Sega se despidió de la fabricación de hardware con Dreamcast, una consola incapaz de conseguir las ventas esperadas por la marca para seguir en la disputa de un mercado dominado por Sony PlayStation, con Nintendo siempre sobre seguro y un nuevo participante con una enorme chequera, Microsoft. Un fracaso comercial, indudable, que cada vez se ve menos colectivamente como un fiasco técnico.
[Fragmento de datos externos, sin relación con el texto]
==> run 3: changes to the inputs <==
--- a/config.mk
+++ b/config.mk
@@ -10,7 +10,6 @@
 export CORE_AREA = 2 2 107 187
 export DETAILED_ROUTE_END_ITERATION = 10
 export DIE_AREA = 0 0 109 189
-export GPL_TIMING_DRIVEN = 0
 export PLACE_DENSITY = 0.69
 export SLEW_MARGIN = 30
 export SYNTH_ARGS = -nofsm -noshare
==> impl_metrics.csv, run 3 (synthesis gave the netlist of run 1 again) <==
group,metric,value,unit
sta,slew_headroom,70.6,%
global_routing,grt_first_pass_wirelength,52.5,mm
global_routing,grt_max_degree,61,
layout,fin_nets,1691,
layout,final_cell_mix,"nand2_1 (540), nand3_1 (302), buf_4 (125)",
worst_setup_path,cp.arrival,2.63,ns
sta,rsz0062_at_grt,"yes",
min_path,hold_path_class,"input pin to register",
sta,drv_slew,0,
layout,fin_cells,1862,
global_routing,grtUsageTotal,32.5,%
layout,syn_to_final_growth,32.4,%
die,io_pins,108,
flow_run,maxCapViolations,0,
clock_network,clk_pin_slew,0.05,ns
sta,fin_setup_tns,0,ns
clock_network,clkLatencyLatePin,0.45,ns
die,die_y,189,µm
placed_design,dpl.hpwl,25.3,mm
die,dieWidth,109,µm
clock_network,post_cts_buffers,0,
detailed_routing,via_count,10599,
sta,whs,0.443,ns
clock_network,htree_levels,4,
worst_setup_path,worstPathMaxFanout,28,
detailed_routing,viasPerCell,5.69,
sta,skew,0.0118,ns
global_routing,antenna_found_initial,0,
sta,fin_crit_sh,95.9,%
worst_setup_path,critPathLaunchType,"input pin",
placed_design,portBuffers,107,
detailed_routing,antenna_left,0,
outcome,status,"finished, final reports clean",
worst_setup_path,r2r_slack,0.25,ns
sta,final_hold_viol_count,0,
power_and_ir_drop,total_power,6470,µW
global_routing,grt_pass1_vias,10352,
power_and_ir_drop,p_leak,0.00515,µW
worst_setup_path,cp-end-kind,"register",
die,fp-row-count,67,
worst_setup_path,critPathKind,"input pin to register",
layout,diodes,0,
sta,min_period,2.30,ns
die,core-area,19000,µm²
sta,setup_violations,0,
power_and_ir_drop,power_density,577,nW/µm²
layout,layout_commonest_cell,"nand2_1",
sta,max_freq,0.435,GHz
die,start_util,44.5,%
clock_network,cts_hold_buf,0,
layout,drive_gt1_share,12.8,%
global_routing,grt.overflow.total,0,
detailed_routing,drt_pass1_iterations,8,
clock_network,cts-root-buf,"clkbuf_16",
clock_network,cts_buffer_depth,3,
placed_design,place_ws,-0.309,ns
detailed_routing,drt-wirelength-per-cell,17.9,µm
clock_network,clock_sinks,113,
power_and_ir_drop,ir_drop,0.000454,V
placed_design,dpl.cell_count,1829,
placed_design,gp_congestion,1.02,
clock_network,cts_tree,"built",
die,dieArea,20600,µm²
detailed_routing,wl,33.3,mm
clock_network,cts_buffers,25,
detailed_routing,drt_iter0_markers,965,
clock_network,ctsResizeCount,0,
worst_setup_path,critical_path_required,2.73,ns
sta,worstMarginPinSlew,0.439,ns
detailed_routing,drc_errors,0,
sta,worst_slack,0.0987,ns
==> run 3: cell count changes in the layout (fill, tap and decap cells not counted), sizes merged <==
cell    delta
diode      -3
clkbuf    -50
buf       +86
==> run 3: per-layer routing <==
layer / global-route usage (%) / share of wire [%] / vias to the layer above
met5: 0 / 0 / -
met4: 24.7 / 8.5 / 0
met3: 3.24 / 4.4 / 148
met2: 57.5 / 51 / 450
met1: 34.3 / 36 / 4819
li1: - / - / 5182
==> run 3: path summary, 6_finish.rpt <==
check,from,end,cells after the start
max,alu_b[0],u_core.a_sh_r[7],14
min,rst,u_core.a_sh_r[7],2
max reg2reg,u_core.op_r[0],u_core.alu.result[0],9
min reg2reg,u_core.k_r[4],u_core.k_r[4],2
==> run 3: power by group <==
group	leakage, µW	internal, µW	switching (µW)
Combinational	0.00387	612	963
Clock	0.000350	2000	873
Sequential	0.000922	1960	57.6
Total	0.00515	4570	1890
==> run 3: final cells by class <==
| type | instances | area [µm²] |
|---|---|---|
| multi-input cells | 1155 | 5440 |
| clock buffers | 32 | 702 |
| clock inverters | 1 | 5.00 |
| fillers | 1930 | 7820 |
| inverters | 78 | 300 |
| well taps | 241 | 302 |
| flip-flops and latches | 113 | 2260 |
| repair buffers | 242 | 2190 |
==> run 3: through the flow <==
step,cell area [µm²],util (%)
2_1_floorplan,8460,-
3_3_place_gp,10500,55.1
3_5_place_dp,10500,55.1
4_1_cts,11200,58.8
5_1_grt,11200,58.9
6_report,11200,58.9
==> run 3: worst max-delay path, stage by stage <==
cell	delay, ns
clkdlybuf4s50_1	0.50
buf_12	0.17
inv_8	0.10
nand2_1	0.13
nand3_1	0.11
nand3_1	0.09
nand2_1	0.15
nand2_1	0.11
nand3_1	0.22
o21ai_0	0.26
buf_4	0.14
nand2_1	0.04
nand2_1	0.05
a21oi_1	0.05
## config.mk

```make
export PLATFORM = sky130hd
export DESIGN_NAME = mem_lsu_flat
export DESIGN_NICKNAME = d
export VERILOG_FILES = /design/src/rtl/mem_lsu_pkg.sv /design/src/rtl/mem_lsu_if.sv /design/src/rtl/mem_lsu_lane.sv /design/src/rtl/mem_lsu.sv /design/src/flat_wrapper.sv
export SDC_FILE = /design/constraint.sdc
export NUM_CORES = 1
export LEC_CHECK = 0
export ABC_AREA = 1
export CORE_MARGIN = 2
export CORE_UTILIZATION = 48
export DETAILED_ROUTE_END_ITERATION = 10
export PLACE_DENSITY = 0.89
export SYNTH_ARGS = -nofsm -noshare
export SYNTH_HDL_FRONTEND = slang
export SYNTH_SLANG_ARGS = --single-unit
```

## constraint.sdc

```tcl
create_clock -name clk -period 4.15 [get_ports clk]
set_input_delay 1.245 -clock clk [delete_from_list [all_inputs] [get_ports clk]]
set_output_delay 1.245 -clock clk [all_outputs]
set_load 0.01 [all_outputs]
```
El 9/9/1999 salía a la venta en Norteamérica este hardware, casi un año más tarde que en Japón y 40 días antes que en Europa. Y como tal lo están recordando los aficionados a los videojuegos y también muchos directivos de aquella compañía y de editoras de juegos. Como Peter Moore, que en su mensaje ha recordado su apuesta por el juego online cuando los viejos módems movían datos a 56 kb/s. No solo eso, Dreamcast fue pionera en algo que hoy en día aún se sigue batallando, el cross-play, pues Quake 3 compartía servidores con Windows y Linux.
Nació con fuerza gracias a un catálogo inicial impresionante, en sí mismo y comparativamente con lo que había entonces en el mercado. No solo Sonic Adventure 3, también Soul Calibur, NBA 2K, The House of the Dead 2, Resident Evil: Code Veronica o Marvel vs. Capcom. Pero el tiempo fue pasando y los número dejaron de cuadrar, y se hizo larga la espera a su primer aniversario occidental (segundo japonés) con Shenmue. Entre medias, Space Channel 5 o Grandia 2.
¿Cómo recuerdas tú los tiempos de Sega Dreamcast?